#### Required action
Below are some records. Return exactly the lines from the one with "wire [18:0] zb" to the one with "assign dma[g] = tcol[15];", and nothing else.

#### Data extract
Context: an optimization exercise on an open-source flow, tuned for small area, a short achievable clock period and few clock cycles per item. The choices shown serve that exercise and are no tape-out recipe.
In this exercise RTL edits were held to simulation tests only and were not proved equivalent to the original.
Power and IR drop assume default switching activity.

==> trial 64 <==
// cmix_mixer
module cmix_mixer (
    input  wire        clk,
    input  wire        reset,
    input  wire [63:0] cmd,
    input  wire        cmd_valid,
    output wire        cmd_ready,
    output wire [31:0] rsp,
    output reg         rsp_valid
);
Settings: LEC_CHECK=0, CAP_MARGIN=50, CORE_MARGIN=2, CORE_UTILIZATION=40, PLACE_DENSITY=0.6, SETUP_SLACK_MARGIN=5, SLEW_MARGIN=70; clock period 17.0 ns.
run.sh (not shown) runs the stock make flow with config.mk's settings and CLKGATE_MAP_FILE= SYNTH_SCRIPT=/design/flow/synth_recipe.tcl, a recipe that flattens the netlist after the stock synthesis.
==> trial 93: changes against trial 64 <==
--- a/flow/design.v
+++ b/flow/design.v
@@ -70,49 +70,14 @@
                 sq_post = 12'd4095;
             else if (p[28])
                 sq_post = 12'd0;
             else
                 sq_post = m[18:7];
         end
     endfunction
-    function [28:0] sq_posta(input [29:0] p);
-        reg [39:0] r0, r1, r2, r3, r4, r5, r6, r7;
-        reg [79:0] t1, t2, t3, t4, t5, t6;
-        reg  [7:0] lo;
-        begin
-            r0 = p[0] ? {31'd0, p[15:7]}       : 40'd0;
-            r1 = p[1] ? {30'd0, p[15:7], 1'd0} : 40'd0;
-            r2 = p[2] ? {29'd0, p[15:7], 2'd0} : 40'd0;
-            r3 = p[3] ? {28'd0, p[15:7], 3'd0} : 40'd0;
-            r4 = p[4] ? {27'd0, p[15:7], 4'd0} : 40'd0;
-            r5 = p[5] ? {26'd0, p[15:7], 5'd0} : 40'd0;
-            r6 = p[6] ? {25'd0, p[15:7], 6'd0} : 40'd0;
-            r7 = {21'd0, p[27:16], 7'd64};
-            t1 = csa40(r0, r1, r2);
-            t2 = csa40(r3, r4, r5);
-            t3 = csa40(r6, r7, t1[39:0]);
-            t4 = csa40(t1[79:40], t2[39:0], t2[79:40]);
-            t5 = csa40(t3[39:0], t3[79:40], t4[39:0]);
-            t6 = csa40(t5[39:0], t5[79:40], t4[79:40]);
-            lo = {1'b0, t6[6:0]} + {1'b0, t6[46:40]};
-            sq_posta = {p[29], p[28], t6[19:7], t6[59:47], lo[7]};
-        end
-    endfunction
-    function [11:0] sq_postb(input [28:0] q);
-        reg [12:0] m;
-        begin
-            m = q[26:14] + q[13:1] + {12'd0, q[0]};
-            if (q[28])
-                sq_postb = 12'd4095;
-            else if (q[27])
-                sq_postb = 12'd0;
-            else
-                sq_postb = m[11:0];
-        end
-    endfunction
     function [39:0] ks40(input [39:0] a, input [39:0] b);
         reg [39:0] g, p, x;
         integer i, d;
         begin
             g = a & b;
             p = a ^ b;
             x = p;
@@ -199,62 +164,58 @@
     reg         [35:0] dps [0:7];      
     reg         [35:0] dpc [0:7];
     reg          [7:0] dneg_r;
     reg  signed [35:0] racc  [0:7];
     reg          [7:0] wflag;
     reg         [17:0] dp8   [0:7];   
     reg                dc_v;
-    reg         pf1, pf2, pf3, pf4, pf5, pf6, pf7, pf8, pf9, pf10;
-    reg  [16:0] zo_r;
-    reg  [28:0] zba, zoa;
-    reg         pf4b, pf3b, pf4c, pf4d;
-    reg         pf2b, pf3c, pf3d, pf4e, pf4f, pf4g, pf4h;
-    wire  [7:0] pf4x = {pf4h, pf4g, pf4f, pf4e, pf4d, pf4c, pf4b, pf4};
+    reg         pf1, pf2, pf3, pf4, pf5, pf6, pf7, pf8;
+    reg         pf4b, pf3b, pf4c, pf4d;  
     reg  [23:0] q0, q1, q2;
     reg         p_tr;
     reg   [2:0] p_ncxt;
     reg  [29:0] psel_r [0:5];    
     reg  [15:0] ptx2_r [0:5];    
     reg  signed [25:0] z;
     reg         [31:0] z15r;
     reg         [29:0] zbp, zop;
-    reg   [9:0] tk_v, tk_p;
+    reg   [7:0] tk_v, tk_p;
     reg         t1_sq;
     reg  [29:0] t1_q;
-    reg  [11:0] tk_val [2:10];
-    reg  [10:2] tk_sq;
+    reg  [11:0] tk_val [2:8];
+    reg   [8:2] tk_sq;
     integer s, v, k;
     reg  [15:0] lr_n    [0:5];
     reg  [15:0] stepv_n [0:7];
     always @(*) begin
         for (s = 0; s < 6; s = s + 1)
             lr_n[s] = ks40({8'd0, lrow0[s]}, {8'd0, lrow1[s]}) >> 16;
         for (v = 0; v < 8; v = v + 1) begin
             stepv_n[v] = 16'd0;
             for (s = 0; s < 6; s = s + 1)
                 if (pf2 ? (s == v) : (ph1_pend && s < tr_ncxt && cxt[s] == v && occ[s] == ph1_j))
                     stepv_n[v] = stepv_n[v] | lr_n[s];
         end
     end
-    wire p_busy    = pf1 | pf2 | pf3 | pf4 | pf5 | pf6 | pf7 | pf8 | pf9 | pf10;
+    wire p_busy    = pf1 | pf2 | pf3 | pf4 | pf5 | pf6 | pf7 | pf8;
     wire aligned   = (head == nx[3:0]);
     wire head_pend = tr_active && ({1'b0, head} < tr_n);
     wire last_sub  = (tr_j == maxocc);
     wire need_idle = e_v && (e_p || e_upd || e_set);
     wire want_add  = e_v && e_add && !nx[4] && aligned && !pf1;
     wire want_pad  = e_v && e_p && aligned && !tr_active && (nx[2:0] != 3'd0);
     wire auto_rot  = !aligned || (tr_active && need_idle);
     wire rot_req   = want_add || want_pad || auto_rot;
     wire inplace   = rot_req && head_pend && !last_sub;
     wire rot       = rot_req && !inplace;
     wire add_go    = want_add && !inplace;
     wire pad_go    = want_pad && !inplace;
     wire p_go   = e_v && e_p && aligned && !tr_active && (nx[2:0] == 3'd0) &&
                   !ph1_dot && !ph2_dot && !da_v && !db_v && !dc_v && !p_busy;
-    wire upd_go = e_v && e_upd && aligned && !tr_active && !pf1 && !pf2 && !set_last && !set_last2;
+    wire upd_go = e_v && e_upd && aligned && !tr_active && !pf1 && !set_last && !set_last2;
     wire set_go = e_v && e_set && !tr_active;
     wire e_done = e_v && ((e_add && (nx[4] || add_go)) || p_go || upd_go || set_go ||
                           !(e_add || e_p || e_upd || e_set));
     wire e_free = !e_v || e_done;
     wire ynext = (e_v && e_sety) ? e_c[0] : y;
     reg  signed [15:0] err_n [0:5];
     wire signed [13:0] e2v  = $signed({1'b0, ynext, 12'd0}) - $signed({2'b00, base2});
@@ -318,16 +279,22 @@
             dpv = dp9x[31:9];
             dp8_n[v][17]   = !dpv[22] && ((|dpv[21:11]) || (&dpv[10:0]));
             dp8_n[v][16]   = dpv[22] && (!(&dpv[21:11]) || (dpv[10:1] == 10'd0));
             dp8_n[v][15:0] = (!dpv[22] && (|dpv[21:15])) ? 16'h7fff :
                              (dpv[22] && !(&dpv[21:15])) ? 16'h8000 : dpv[15:0];
         end
     end
-    wire [11:0] uzb = sq_postb(zba);
-    wire [11:0] uzo = sq_postb(zoa);
+    wire [11:0] u0 = sq_post(psel_r[0]);
+    wire [11:0] u1 = sq_post(psel_r[1]);
+    wire [11:0] uzb = sq_post(zbp);
+    wire [11:0] uzo = sq_post(zop);
+    wire [11:0] u2 = sq_post(psel_r[2]);
+    wire [11:0] u3 = sq_post(psel_r[3]);
+    wire [11:0] u4 = sq_post(psel_r[4]);
+    wire [11:0] u5 = sq_post(psel_r[5]);
     wire [11:0] usq = sq_post(t1_q);
     function [31:0] add4(input [31:0] a, input [31:0] b, input [31:0] c, input [31:0] d);
         reg [79:0] t1, t2;
         reg [39:0] m;
         begin
             t1 = csa40({8'd0, a}, {8'd0, b}, {8'd0, c});
             t2 = csa40(t1[39:0], t1[79:40], {8'd0, d});
@@ -350,15 +317,15 @@
             t4 = csa40(t3[39:0], t3[79:40], t2[79:40]);
             t5 = csa40(t4[39:0], t4[79:40], 40'd3);
             m  = ks40(t5[39:0], t5[79:40]);
             z15f = m[31:0];
         end
     endfunction
     wire [18:0] zb   = z15r[31:13];
-    wire [16:0] zo   = zo_r;
+    wire [16:0] zo   = z[25:9];
     wire [17:0] zbq_n = {!zb[18] && ((|zb[17:11]) || (&zb[10:0])),
                          zb[18] && (!(&zb[17:11]) || (zb[10:1] == 10'd0)), zb[15:0]};
     wire [17:0] zoq_n = {!zo[16] && ((|zo[15:11]) || (&zo[10:0])),
                          zo[16] && (!(&zo[15:11]) || (zo[10:1] == 10'd0)), zo[15:0]};
     wire [17:0] e_q = {!e_c[23] && ((|e_c[22:11]) || (&e_c[10:0])),
                        e_c[23] && (!(&e_c[22:11]) || (e_c[10:1] == 10'd0)), e_c[15:0]};
     reg [2:0] occ_n [0:5];
@@ -387,16 +354,16 @@
     genvar g;
     generate
         for (g = 0; g < 6; g = g + 1) begin : g_lane
             mul16_rcs u_mul (.a(la_r[g]), .b(lb_r[g]), .r0(lr0_n[g]), .r1(lr1_n[g]));
         end
         for (g = 0; g < 8; g = g + 1) begin : g_dot
             if (g < 6) begin : g_l2
-                assign dma[g] = pf4x[(g < 4) ? 2*g : 2*g - 7] ? tx2[g] : tcol[15];
-                assign dmb[g] = pf4x[(g < 2) ? 2*g + 5 : 2*g - 4] ? wx2[g] : wcol[15][16*g +: 16];
+                assign dma[g] = (g < 3 ? pf4  : pf4c) ? tx2[g] : tcol[15];
+                assign dmb[g] = (g < 3 ? pf4b : pf4d) ? wx2[g] : wcol[15][16*g +: 16];
             end else begin : g_l1
                 assign dma[g] = tcol[15];
                 assign dmb[g] = wcol[15][16*g +: 16];
             end
             mul16_cs36 u_mul (.a(dma[g]), .b(dmb[g]), .r0(dps_n[g]), .r1(dpc_n[g]));
         end
     endgenerate
@@ -457,58 +424,48 @@
         end else if (da_v && da_first) begin
             for (v = 0; v < 8; v = v + 1)
                 racc[v] <= 36'sd0;
         end else if (pf1 && p_part) begin
             for (v = 0; v < 8; v = v + 1)
                 racc[v] <= {racc[v][35:8], 8'd0};
         end
-        if (pf1)
-            for (s = 0; s < 6; s = s + 1)
-                psel_r[s] <= {1'b0, sq_posta(psel_r[s])};
         if (p_go) begin
             p_tr   <= nx2f;
             p_ncxt <= ncxt;
             for (s = 0; s < 6; s = s + 1) begin
                 psel_r[s] <= sq_pre((nx == 5'd0) ? 18'd0 : dp8[cxt[s]]);
                 ptx2_r[s] <= (nx == 5'd0 || s >= ncxt) ? 16'd0 : dp8[cxt[s]][15:0];
             end
         end
         pf4b <= pf3;
         pf3b <= pf2;
         pf4d <= pf3b;
-        pf2b <= pf1;
-        pf3d <= pf2b;
-        pf4f <= pf3c;
-        pf4h <= pf3d;
         q0 <= q0_n[31:8];
         q1 <= q1_n[31:8];
         q2 <= q2_n[31:8];
         z  <= zsum;
-        z15r <= {{2{z[25]}}, z, 4'd0} - {{6{z[25]}}, z};
-        zo_r <= z[25:9];
-        zba  <= sq_posta(zbp);
-        zoa  <= sq_posta(zop);
+        z15r <= z15f(q0, q1, q2);
         zbp <= sq_pre(zbq_n);
         zop <= sq_pre(zoq_n);
         for (s = 0; s < 6; s = s + 1)
             occ_p[s] <= occ_n[s];
         maxocc_p <= maxocc_n;
         if (upd_go) begin
             for (s = 0; s < 6; s = s + 1)
                 occ[s] <= occ_p[s];
             maxocc  <= maxocc_p;
             tr_n    <= nx;
             tr_ncxt <= ncxt;
         end
-        tk_p   <= {tk_p[8:0], e_p};
+        tk_p   <= {tk_p[6:0], e_p};
         t1_sq  <= e_sq;
         t1_q   <= sq_pre(e_q);
         tk_sq[2] <= t1_sq;
         tk_val[2] <= usq;
-        for (k = 3; k <= 10; k = k + 1) begin
+        for (k = 3; k <= 8; k = k + 1) begin
             tk_sq[k]  <= tk_sq[k-1];
             tk_val[k] <= tk_val[k-1];
         end
         rst_r <= reset;
         if (rst_r) begin
             s_v       <= 1'b0;
             e_v       <= 1'b0;
@@ -540,21 +497,16 @@
             pf2       <= 1'b0;
             pf3       <= 1'b0;
             pf4       <= 1'b0;
             pf5       <= 1'b0;
             pf6       <= 1'b0;
             pf7       <= 1'b0;
             pf8       <= 1'b0;
-            pf9       <= 1'b0;
-            pf10      <= 1'b0;
             pf4c      <= 1'b0;
-            pf3c      <= 1'b0;
-            pf4e      <= 1'b0;
-            pf4g      <= 1'b0;
-            tk_v      <= 10'd0;
+            tk_v      <= 8'd0;
             rsp_v_r <= 1'b0;
             for (s = 0; s < 6; s = s + 1) begin
                 wx2[s] <= 16'sh7fff;
                 pr[s]  <= 12'd0;
                 cxt[s] <= 3'd0;
             end
         end else begin
@@ -565,21 +517,21 @@
                 end
             end else if (cmd_valid && cmd_ready) begin
                 if (e_free) e_v <= 1'b1;
                 else        s_v <= 1'b1;
             end else if (e_done) begin
                 e_v <= 1'b0;
             end
-            tk_v      <= {tk_v[8:0], e_done};
-            rsp_v_r <= tk_v[9];
-            if (tk_v[9]) begin
-                if (tk_p[9])
+            tk_v      <= {tk_v[6:0], e_done};
+            rsp_v_r <= tk_v[7];
+            if (tk_v[7]) begin
+                if (tk_p[7])
                     res <= uzo;
-                else if (tk_sq[10])
-                    res <= tk_val[10];
+                else if (tk_sq[8])
+                    res <= tk_val[8];
             end
             ph1_rot  <= rot;
             ph1_inpl <= inplace;
             ph1_dot  <= add_go;
             ph2_rot  <= ph1_rot;
             ph2_inpl <= ph1_inpl;
             ph2_dot  <= ph1_dot;
@@ -623,37 +575,34 @@
             pf2 <= pf1;
             pf3 <= pf2;
             pf4 <= pf3;
             pf5 <= pf4;
             pf6 <= pf5;
             pf7 <= pf6;
             pf8 <= pf7;
-            pf9 <= pf8;
-            pf10 <= pf9;
             pf4c <= pf3b;
-            pf3c <= pf2b;
-            pf4e <= pf3c;
-            pf4g <= pf3d;
             if (p_go) begin
                 nx2f   <= 1'b1;
                 part   <= 1'b0;
                 p_part <= part;
             end
             if (pf1) begin
                 for (s = 0; s < 6; s = s + 1)
                     tx2[s] <= ptx2_r[s];
+                if (p_ncxt > 3'd0) pr[0] <= u0;
+                if (p_ncxt > 3'd1) pr[1] <= u1;
+                if (p_ncxt > 3'd2) pr[2] <= u2;
+                if (p_ncxt > 3'd3) pr[3] <= u3;
+                if (p_ncxt > 3'd4) pr[4] <= u4;
+                if (p_ncxt > 3'd5) pr[5] <= u5;
             end
-            if (pf2)
-                for (s = 0; s < 6; s = s + 1)
-                    if (s < p_ncxt)
-                        pr[s] <= sq_postb(psel_r[s][28:0]);
             if (pf3)
                 for (s = 0; s < 6; s = s + 1)
                     wx2[s] <= wx2_n[s];
-            if (pf10)
+            if (pf8)
                 base2 <= uzb;
         end
     end
     assign rsp = {20'd0, res};
 endmodule
 module mul16_cs36 (input wire [15:0] a, input wire [15:0] b, output wire [35:0] r0, output wire [35:0] r1);
     wire n_n1;
==> notes.md <==
| item | trial 93 | trial 64 |
|---|---|---|
| Outcome | complete, no violations | complete, no violations |
| Final wirelength | 1150 mm | 1150 mm |
| Drt first-iter violations | 21085 | 23220 |
| Data arrival time at the worst-slack endpoint | 2970 ps | 3280 ps |
| Final core area utilization | 0.461 | 0.462 |
| Combined buffer and inverter count along the critical path | 3 | 5 |
| Number of antenna violations at the first check in global routing | 188 | 198 |
| Final period util | 0.375 | 0.393 |
| Final hold slack | 305 ps | 280 ps |
| Total standard cell area after synthesis | 338000 um2 | 342000 um2 |
| Logic depth of the worst register-to-register path | 22 | 16 |
| Clk network pwr share | 0.326 | 0.400 |
| Fraction of standard cell area in multi-input logic | 0.494 | 0.493 |
| Combinational power | 12.5 mW | 5.94 mW |
| Fraction of standard cell area that is sequential | 0.344 | 0.345 |
| Total placed cells including tap cells | 42051 | 42538 |
| Worst Setup EP | cmd_ready | rsp_valid |
| Seq group | 13.9 mW | 14.2 mW |
| Sequential share of the synthesized area | 0.394 | 0.395 |
| Total Die Area | 852000 um2 | 864000 um2 |
| Levels on crit path | 4 | 6 |
| Delay of the slowest cell on the worst path | 680 ps | 620 ps |
| Total number of placement rows | 337 | 339 |
Testbench counts of trial 64, summed over its fixed seeds: cycles 62,632, bits 2,400.
Testbench counts of trial 93, summed over its fixed seeds: cycles 62,616, bits 2,400.

==> afterwards: timing with drivers on the ports <==
In the flow no input, the clock included, has a driving cell. The finished layouts below were timed again as built, in two steps.
Step 1: set_driving_cell puts a clkbuf_16 on clk and a buf_2 on each other input, an assumption about the parent block.
Step 2 moves the port delays by t, midway between the first and last clock arrival at a register: inputs arrive t later, outputs are due t later. That takes back most of the time a late clock gives input paths.
Slacks: no drivers / after step 1 / after step 2; pairs: no drivers / after step 1.
run	shift t [ns]	setup slack, ns	worst setup path after step 2
trial 64	1.307	10.321 / 10.158 / 11.465	register to output
trial 93	1.280	10.627 / 10.469 / 10.938	register to register
After both steps every run listed still meets setup and hold.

#### Solution
     wire [18:0] zb   = z15r[31:13];
-    wire [16:0] zo   = zo_r;
+    wire [16:0] zo   = z[25:9];
     wire [17:0] zbq_n = {!zb[18] && ((|zb[17:11]) || (&zb[10:0])),
                          zb[18] && (!(&zb[17:11]) || (zb[10:1] == 10'd0)), zb[15:0]};
     wire [17:0] zoq_n = {!zo[16] && ((|zo[15:11]) || (&zo[10:0])),
                          zo[16] && (!(&zo[15:11]) || (zo[10:1] == 10'd0)), zo[15:0]};
     wire [17:0] e_q = {!e_c[23] && ((|e_c[22:11]) || (&e_c[10:0])),
                        e_c[23] && (!(&e_c[22:11]) || (e_c[10:1] == 10'd0)), e_c[15:0]};
     reg [2:0] occ_n [0:5];
@@ -387,16 +354,16 @@
     genvar g;
     generate
         for (g = 0; g < 6; g = g + 1) begin : g_lane
             mul16_rcs u_mul (.a(la_r[g]), .b(lb_r[g]), .r0(lr0_n[g]), .r1(lr1_n[g]));
         end
         for (g = 0; g < 8; g = g + 1) begin : g_dot
             if (g < 6) begin : g_l2
-                assign dma[g] = pf4x[(g < 4) ? 2*g : 2*g - 7] ? tx2[g] : tcol[15];
-                assign dmb[g] = pf4x[(g < 2) ? 2*g + 5 : 2*g - 4] ? wx2[g] : wcol[15][16*g +: 16];
+                assign dma[g] = (g < 3 ? pf4  : pf4c) ? tx2[g] : tcol[15];
+                assign dmb[g] = (g < 3 ? pf4b : pf4d) ? wx2[g] : wcol[15][16*g +: 16];
             end else begin : g_l1
                 assign dma[g] = tcol[15];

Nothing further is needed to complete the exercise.